Segment Open

### src/rtl/alu_serial32.sv
// Bit-serial ALU: one 1-bit slice evaluated per clock, LSB first, with a registered carry.
// Word-level start/busy/done handshake; result and flags are written at the final bit.
module alu_serial32 #(
    parameter int unsigned WIDTH = 32,
    parameter int unsigned CNT_W = 5
) (
    input  logic             clk,
    input  logic             rst_n,
    input  logic             start,
    input  logic [2:0]       alu_op,
    input  logic [WIDTH-1:0] a,
    input  logic [WIDTH-1:0] b,
    output logic             busy,
    output logic             done,
    output logic [WIDTH-1:0] result,
    output logic             carry_out,
    output logic             overflow,
    output logic             zero
);

    typedef enum logic [1:0] {StIdle, StRun, StDone} state_e;

    localparam logic [2:0] OpAnd = 3'b000;
    localparam logic [2:0] OpOr  = 3'b001;
    localparam logic [2:0] OpAdd = 3'b010;
    localparam logic [2:0] OpXor = 3'b011;
    localparam logic [2:0] OpSub = 3'b110;
    localparam logic [2:0] OpSlt = 3'b111;

    localparam logic [CNT_W-1:0] LastCnt = CNT_W'(WIDTH - 1);

    state_e           state_q;
    logic [WIDTH-1:0] a_q, b_q, res_q;
    logic [2:0]       op_q;
    logic             carry_q;
    logic [CNT_W-1:0] cnt_q;

    logic             is_sub, arith;
    logic             ai, bi, sum_bit, carry_nxt, slice_bit, ovf_bit;
    logic [WIDTH-1:0] shifted_res, final_res;

    // Slice: operands are shifted right so bit 0 always holds the current bit.
    always_comb begin
        is_sub    = (op_q == OpSub) || (op_q == OpSlt);
        arith     = (op_q == OpAdd) || is_sub;
        ai        = a_q[0];
        bi        = b_q[0] ^ is_sub;
        sum_bit   = ai ^ bi ^ carry_q;
        carry_nxt = (ai & bi) | (ai & carry_q) | (bi & carry_q);
        ovf_bit   = carry_q ^ carry_nxt;
        case (op_q)
            OpAnd:               slice_bit = ai & bi;
            OpOr:                slice_bit = ai | bi;
            OpXor:               slice_bit = ai ^ bi;
            OpAdd, OpSub, OpSlt: slice_bit = sum_bit;
            default:             slice_bit = 1'b0;
        endcase
        shifted_res = {slice_bit, res_q[WIDTH-1:1]};
        if (op_q == OpSlt) begin
            final_res = {{(WIDTH - 1){1'b0}}, sum_bit ^ ovf_bit};
        end else begin
            final_res = shifted_res;
        end
    end

    always_ff @(posedge clk or negedge rst_n) begin
        if (!rst_n) begin
            state_q   <= StIdle;
            a_q       <= '0;
            b_q       <= '0;
            res_q     <= '0;
            op_q      <= '0;
            carry_q   <= 1'b0;
            cnt_q     <= '0;
            busy      <= 1'b0;
            done      <= 1'b0;
            result    <= '0;
            carry_out <= 1'b0;
            overflow  <= 1'b0;
            zero      <= 1'b0;
        end else begin
            unique case (state_q)
                StIdle: begin
                    done <= 1'b0;
                    if (start) begin
                        a_q     <= a;
                        b_q     <= b;
                        op_q    <= alu_op;
                        res_q   <= '0;
                        carry_q <= (alu_op == OpSub) || (alu_op == OpSlt);
                        cnt_q   <= '0;
                        busy    <= 1'b1;
                        state_q <= StRun;
                    end
                end
                StRun: begin
                    a_q     <= a_q >> 1;
                    b_q     <= b_q >> 1;
                    res_q   <= shifted_res;
                    carry_q <= carry_nxt;
                    cnt_q   <= cnt_q + 1'b1;
                    if (cnt_q == LastCnt) begin
                        result    <= final_res;
                        carry_out <= arith && (op_q != OpSlt) && carry_nxt;
                        overflow  <= arith && (op_q != OpSlt) && ovf_bit;
                        zero      <= (final_res == '0);
                        busy      <= 1'b0;
                        done      <= 1'b1;
                        state_q   <= StDone;
                    end
                end
                StDone: begin
                    done    <= 1'b0;
                    state_q <= StIdle;
                end
                default: state_q <= StIdle;
            endcase
        end
    end

endmodule

### config.mk
export PLATFORM = sky130hd
export DESIGN_NAME = alu_serial32
export DESIGN_NICKNAME = d
export VERILOG_FILES = /design/src/rtl/alu_serial32.sv
export SDC_FILE = /design/constraint.sdc
export NUM_CORES = 1
export LEC_CHECK = 0
export ABC_AREA = 1
export BUFFER_PORTS_ARGS = -buffer_cell sky130_fd_sc_hd__buf_4
export CORE_ASPECT_RATIO = 0.75
export CORE_MARGIN = 2
export CORE_UTILIZATION = 50
export DETAILED_ROUTE_END_ITERATION = 7
export GPL_TIMING_DRIVEN = 0
export PLACE_DENSITY_LB_ADDON = 0.12
export SYNTH_ARGS = -nofsm -noshare
export SYNTH_HDL_FRONTEND = slang
export SYNTH_SLANG_ARGS = --single-unit
### constraint.sdc
create_clock -name clk -period 1.5 [get_ports clk]
set_input_delay 0.3 -clock clk [delete_from_list [all_inputs] [get_ports clk]]
set_output_delay 0.3 -clock clk [all_outputs]
set_load 0.03 [all_outputs]
# Word level (Yosys, flattened, before mapping)
# Cells that the tools add are included.
# word_totals
register_bits	144
latch_bits	0
mem_bits_rw	0
mem_bits_ro	0
output_inout_bits	37
word_cells	77
mem_count	0
# op_classes
addsub	1
mul	0
n_div	0
n_lt_le_gt_ge	0
n_eq_ne	13
shift	0
muxes	20
n_bitwise	11
reduce_logical	19
# ops
operator	count
32-bit case mux with 2 select lines	3
32-bit two-way mux	4
32-bit zero test	1
3-bit equality test (second input constant)	4
5-bit case mux with 2 select lines	1
2-bit AND reduction	5
3-bit by 2-bit equality test with 1-bit output (second input constant)	2
1-bit case mux with 2 select lines	3
5-bit by 1-bit adder with 5-bit output (second input constant)	1
5-bit equality test (second input constant)	1
5-bit two-way mux	1
1-bit XOR	5
1-bit two-way mux	4
2-bit two-way mux	2
2-bit != test (second input constant)	2
1-bit case mux with 4 select lines	1
2-bit case mux with 2 select lines	1
2-bit nonzero test	2
1-bit bitwise AND	3
3-bit by 1-bit equality test with 1-bit output (second input constant)	1
1-bit logical AND	3
3-bit zero test	1
1-bit logical OR	3
3-bit != test (second input constant)	1
7 further kinds	9

# Longest topological paths before layout
# Gate-level depths: netlist of the first run.
# depth
depth_word	10
mapped_depth	12
depth_no_buf	12

# Worst setup path after synthesis of the first run
# OpenSTA, ideal clock, no wires.
# synth_timing
path_type	register to register
from	reg op_q[1]
to	reg zero
setup_time_ns	0.117
arrival_time_ns	1.524
setup_slack_ns	-0.141
path_stages_with_launch	13
synth_period_minus_slack_ns	1.641
cell_sequence	dfrtp_1 buf_4 nand2_1 nand2_1 nand2_1 inv_1 ha_1 xor2_1 nand2_1 nand4_1 nand2_1 nand3_1 nand2_1
# synth_via
elab_chain_cells	10
word_cells_on_any_way	21
classes_between	eq/ne (5); mux (2); bitwise (10); reduce/logical (4)
# synth_rtl
element	line	source
start: declaration	34	logic [2:0] op_q;
start signal: assignment	88	op_q <= alu_op;
3-bit equality test (on tied branches)	44, 51, 59	
1-bit logical OR	44	is_sub = (op_q == OpSub) || (op_q == OpSlt);
1-bit XOR	47	bi = b_q[0] ^ is_sub;
1-bit bitwise AND	49, 52	
1-bit OR (2 in series)	49	carry_nxt = (ai & bi) | (ai & carry_q) | (bi & carry_q);
1-bit XOR	50	ovf_bit = carry_q ^ carry_nxt;
1-bit XOR	60	final_res = {{(WIDTH - 1){1'b0}}, sum_bit ^ ovf_bit};
32-bit two-way mux (*)	59	if (op_q == OpSlt) begin
32-bit zero test (*)	106	zero <= (final_res == '0);
end signal: assignment	106	
end: declaration	18	output logic zero
# Every way passes the cells marked *; elsewhere a longest branch is shown, timed or not.
# A chain may end at the register's enable or synchronous reset.

# Worst setup path in the final report of the first run
# Ends and elaborated chain as after synthesis.

==> tab_implementation.tex, run 1 <==
\begin{tabular}{lr}
\hline
Metric & Value \\
\hline
\multicolumn{2}{l}{\textbf{Power and ir drop}} \\
Total Power & 18500 uW \\
Combinational share of power & between 40\% and 50\% \\
Sw Share & 37.7\% \\
Share of total power in sequential cells & between 30\% and 40\% \\
Power Dens Cells & 2250 nW/um\^{}2 \\
Maximum ir drop on the vdd rail & 1010 uV \\
Internal portion of total power & roughly 11000 uW \\
Lkg Pwr & 0.00401 uW \\
Clock share of power & between 20\% and 30\% \\
Switching power summed over all nets & $\sim$7000 uW \\
\multicolumn{2}{l}{\textbf{Floorplan}} \\
Area of the die & approximately 13000 um\^{}2 \\
Number of placement rows & 34 \\
Initial Util & between 50\% and 60\% \\
Horiz. Die Dim & between 100 and 150 um \\
Boundary Pins & around 110 \\
Core region area & between 10000 and 15000 um\^{}2 \\
Height of the die & 99.1 um \\
\multicolumn{2}{l}{\textbf{Final layout}} \\
Post-synthesis to final-layout area growth & 36.4\% \\
Final core utilization & between 70\% and 80\% \\
Post-layout instance count excluding filler cells & 972 \\
Number of antenna diodes & 0 \\
Final layout net count & 870 \\
Layout cells sized above 1 & $\sim$30\% \\
\multicolumn{2}{l}{\textbf{Detailed routing}} \\
Via Count & between 5000 and 6000 \\
Iter 0 DRT Violations & 473 \\
Detailed Routing Iterations Pass 1 & 5 \\
Vias per std cell & approximately 5.4 \\
Number of antenna-violating nets in the routed design & 0 \\
Detail-routed net length per standard cell & about 16 um \\
WL final & around 15000 um \\
\# DRC & 0 \\
\multicolumn{2}{l}{\textbf{Clocking}} \\
Clk pin slew, worst setup/hold paths & 60 ps \\
CTS tree & built \\
Buffer levels on the longest clock path & 2 \\
CTS root buf & sky130\_fd\_sc\_hd\_\_clkbuf\_16 \\
Insertion delay of the later-clocked pin in the worst-skew pair & 420 ps \\
Clock buffer count from CTS & 17 \\
Number of levels in the clock H-tree & 4 \\
Clock Sinks & approximately 140 \\
\multicolumn{2}{l}{\textbf{Place}} \\
Placed Instances & between 900 and 1000 \\
GP Congestion & between 0.8 and 0.9 \\
Final HPWL DP & a little under 10000 um \\
\# port buffers & roughly 110 \\
\multicolumn{2}{l}{\textbf{Logic synthesis}} \\
Largest family of logic cells by synthesized area & simple AND/OR/NAND/NOR gates \\
Sequential-to-total area share from yosys stat & between 50\% and 60\% \\
Adder-cell share of the synthesized area & less than 1\% \\
Share of synthesized cell area in and, or, nand and nor gates & $\sim$17\% \\
Most used DFF post-synth & sky130\_fd\_sc\_hd\_\_dfrtp\_1 \\
Register bit count reported by yosys & 143 \\
Multiplexer fraction of the synthesized cell area & 0\% \\
Number of warnings reported in the yosys synthesis log & 0 \\
Syn Inst Count & 650 \\
Number of distinct library cells after synthesis & 27 \\
Mean instance size in the synthesized netlist & 9.28 um\^{}2 \\
Share of the synthesized netlist area taken by xor and xnor gates & less than 1\% \\
Async SR Flop Fraction & between 90\% and 100\% \\
Post-Synthesis Net Count & around 720 \\
Synthesized-area fraction occupied by ao, oa, aoi and oai cells & between 10 and 15\% \\
Number of enable flip-flop cells after synthesis & 0 \\
Post-synthesis instance area & 6030 um\^{}2 \\
\multicolumn{2}{l}{\textbf{Critical path}} \\
Launching element type of the critical path & flip-flop \\
Category of the worst setup path capture point & flip-flop \\
Slack of the worst reg-to-reg path & -250 ps \\
Worst R2R End & zero \\
Worst Reg-to-Reg Cells & 12 \\
Required time reported for the critical path endpoint & 1810 ps \\
Beginning of the worst register-to-register path & op\_q[1] \\
Path type of the worst setup path & flip-flop to flip-flop \\
Biggest fanout along the worst timing path & 4 \\
Critical path origin & op\_q[1] \\
Endpoint arrival time on the critical path & between 2000 and 2500 ps \\
Critical Path End & zero \\
\multicolumn{2}{l}{\textbf{Run}} \\
Reported max-cap violation count & 0 \\
\multicolumn{2}{l}{\textbf{GRT}} \\
Global-route wire length before repair & around 25000 um \\
GRT Overall Usage & 24.4\% \\
Initial antenna violation count & 0 \\
Pin count of the biggest net entering global routing & 81 \\
Vias in the first global route & around 5100 \\
Gr ovfl total & 0 \\
\multicolumn{2}{l}{\textbf{STA}} \\
Final number of hold-violating endpoints & 0 \\
Time the worst path needs with I/O delays and setup & $\sim$1700 ps \\
Unrepaired setup endpoints after global routing & yes \\
Final worst slack & -248 ps \\
Post-Route Skew & 8.35 ps \\
Slew headroom & approximately three fifths \\
Period utilisation layout & 117\% \\
Maximum clock frequency & 572 MHz \\
Total Neg Setup Slack & -7100 ps \\
Final count of negative-setup-slack endpoints & 38 \\
Max-slew violations & 0 \\
Worst-margin pin slew & 574 ps \\
\multicolumn{2}{l}{\textbf{Run status}} \\
Result of the run & finished, violations left \\
Violations in the final reports & setup timing \\
\multicolumn{2}{l}{\textbf{Min path}} \\
Type of the worst min-delay path & primary input to flip-flop \\
Origin of the worst min-delay path & alu\_op[0] \\
\hline
\end{tabular}
routing by layer:
| layer | vias to the layer above | global-route usage, % | part of all wire, % |
|---|---|---|---|
| li1 | 2474 | - | - |
| met1 | 2571 | 33.1 | 44 |
| met2 | 188 | 38.3 | 48 |
| met3 | 29 | 5.92 | 5.9 |
| met4 | 0 | 9.74 | 1.9 |
| met5 | - | 0 | 0 |
how the worst min path moves through the flow:
stage,endpoint,slack [ps],cells after the start
floorplan,a_q[0],4,0
global placement,a_q[14],470,2
detailed placement,result[23],320,1
CTS,op_q[0],70,3
global route,b_q[25],80,3
finish,op_q[0],80,3
power by group through the flow:
stage	Clock [uW]	Sequential (uW)	Combinational (uW)
after floorplan	0	6700	4000
final	4630	6220	7610
after global routing	4860	6400	8370
after global placement	0	6180	6290
after CTS	4660	6200	7070
after detailed placement	0	6240	6510
cell usage after synthesis (2+ instances only):
cell type	instances	area, um^2
sky130_fd_sc_hd__a22o_1	3	26.3
sky130_fd_sc_hd__buf_1	2	7.51
sky130_fd_sc_hd__buf_2	13	65.1
sky130_fd_sc_hd__buf_4	2	15.0
sky130_fd_sc_hd__clkbuf_1	20	75.1
sky130_fd_sc_hd__dfrtp_1	143	3580
sky130_fd_sc_hd__ha_1	3	37.5
sky130_fd_sc_hd__inv_1	78	293
sky130_fd_sc_hd__inv_2	2	7.51
sky130_fd_sc_hd__nand2_1	199	747
sky130_fd_sc_hd__nand3_1	42	210
sky130_fd_sc_hd__nand4_1	4	25.0
sky130_fd_sc_hd__nor2_1	9	33.8
sky130_fd_sc_hd__o211ai_1	9	67.6
sky130_fd_sc_hd__o21ai_0	25	125
sky130_fd_sc_hd__o21ai_1	3	15.0
sky130_fd_sc_hd__o221ai_1	29	254
sky130_fd_sc_hd__o22ai_1	31	194
sky130_fd_sc_hd__o31ai_1	24	180
sky130_fd_sc_hd__xor2_1	2	17.5
sequential cells by signal, indices dropped and copies added, names as in the netlist:
name       flops
carry_out      1
b_q           32
overflow       1
carry_q        1
zero           1
cnt_q          5
result        32
res_q         31
a_q           32
done           1
op_q           3
busy           1
state_q        2
layout make-up:
| class | count | area (um^2) |
|---|---|---|
| Inverter | 81 | 313 |
| Buffer | 39 | 307 |
| Clock buffer | 22 | 464 |
| Fill cell | 892 | 3480 |
| Sequential cell | 143 | 3580 |
| Clock inverter | 10 | 184 |
| Timing Repair Buffer | 128 | 991 |
| Tap cell | 162 | 203 |
| Multi-Input combinational cell | 387 | 2180 |
stage by stage:
step	area [um^2]	setup WS (ps)	hold slack, ps
floorplan	6090	-35.2	4.41
global placement	7090	-438	465
detailed placement	7120	-351	321
CTS	8030	-225	74.1
global route	8220	-336	76.0
finish	8220	-248	78.3
what timing repair did:
item	in CTS	in global routing
endpoints found under the setup margin	130	141
hold endpoints to repair	63	0
hold buffers	1	0
gates resized for setup	55	44
pin swaps	13	12
setup buffers	12	8
kinds of logic after synthesis:
| group | after synthesis |
|---|---|
| and+or+nand+nor | 257 |
| xor gates and xnor gates | 2 |
| buffers and inverters | 120 |
| DFF | 143 |
| adders and majority gates | 3 |
| AOI/OAI and AO/OA | 125 |
cell usage in the layout, fill, tap and decap left out, types with 6 or more instances in the layout:
cell type / Yosys / routed
sky130_fd_sc_hd__o221ai_1: 29 / 29
sky130_fd_sc_hd__clkbuf_16: 0 / 18
sky130_fd_sc_hd__nor2_1: 9 / 7
sky130_fd_sc_hd__o31ai_2: 0 / 16
sky130_fd_sc_hd__o22ai_1: 31 / 31
sky130_fd_sc_hd__dfrtp_1: 143 / 142
sky130_fd_sc_hd__nand2_1: 199 / 190
sky130_fd_sc_hd__buf_2: 13 / 7
sky130_fd_sc_hd__o31ai_1: 24 / 6
sky130_fd_sc_hd__o21ai_1: 3 / 10
sky130_fd_sc_hd__inv_1: 78 / 74
sky130_fd_sc_hd__o21ai_0: 25 / 17
sky130_fd_sc_hd__clkbuf_8: 1 / 8
sky130_fd_sc_hd__nand3_1: 42 / 37
sky130_fd_sc_hd__clkbuf_2: 0 / 14
sky130_fd_sc_hd__o211ai_1: 9 / 9
sky130_fd_sc_hd__buf_4: 2 / 130
worst max-delay path, stage by stage, from the launching register on:
cell and delay (ps):
sky130_fd_sc_hd__dfrtp_1 370, sky130_fd_sc_hd__buf_6 130, sky130_fd_sc_hd__nand2_4 70, sky130_fd_sc_hd__nand2_4 60
sky130_fd_sc_hd__nand2_4 80, sky130_fd_sc_hd__inv_4 40, sky130_fd_sc_hd__ha_4 270, sky130_fd_sc_hd__xor2_1 180
sky130_fd_sc_hd__nand2_1 80, sky130_fd_sc_hd__nand4_1 130, sky130_fd_sc_hd__nand2_2 100, sky130_fd_sc_hd__nand3_2 70
sky130_fd_sc_hd__nand2_1 50
Power figures use the tool's default switching activity.
==> run 2, diff against run 1 <==
==> constraint.sdc (replaced) <==
create_clock -name clk -period 1.5 [get_ports clk]
set_input_delay 0.15 -clock clk [delete_from_list [all_inputs] [get_ports clk]]
set_output_delay 0.15 -clock clk [all_outputs]
set_load 0.03 [all_outputs]
==> run 2 against run 1 <==
Compared with the run above:
- the flow still finishes with violations (setup timing)
- power up 1.0%
- clock power hardly changed
- register-to-register slack about the same
- hold slack got worse by 28 ps
- die area unchanged
- combinational power is 2% higher
- final area grew 8.0%
- routed wire length is 7.2% higher
- clock skew hardly changed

Segment Closed

# WHAT IS EXPECTED
Once you find the line with "Metric & Value \\" in the entries above, output it and each line after it up to and including the line with "Final core utilization", and nothing else.

# ANSWER SECTION
Metric & Value \\
\hline
\multicolumn{2}{l}{\textbf{Power and ir drop}} \\
Total Power & 18500 uW \\
Combinational share of power & between 40\% and 50\% \\
Sw Share & 37.7\% \\
Share of total power in sequential cells & between 30\% and 40\% \\
Power Dens Cells & 2250 nW/um\^{}2 \\
Maximum ir drop on the vdd rail & 1010 uV \\
Internal portion of total power & roughly 11000 uW \\
Lkg Pwr & 0.00401 uW \\
Clock share of power & between 20\% and 30\% \\
Switching power summed over all nets & $\sim$7000 uW \\
\multicolumn{2}{l}{\textbf{Floorplan}} \\
Area of the die & approximately 13000 um\^{}2 \\
Number of placement rows & 34 \\
Initial Util & between 50\% and 60\% \\
Horiz. Die Dim & between 100 and 150 um \\
Boundary Pins & around 110 \\
Core region area & between 10000 and 15000 um\^{}2 \\
Height of the die & 99.1 um \\
\multicolumn{2}{l}{\textbf{Final layout}} \\
Post-synthesis to final-layout area growth & 36.4\% \\
Final core utilization & between 70\% and 80\% \\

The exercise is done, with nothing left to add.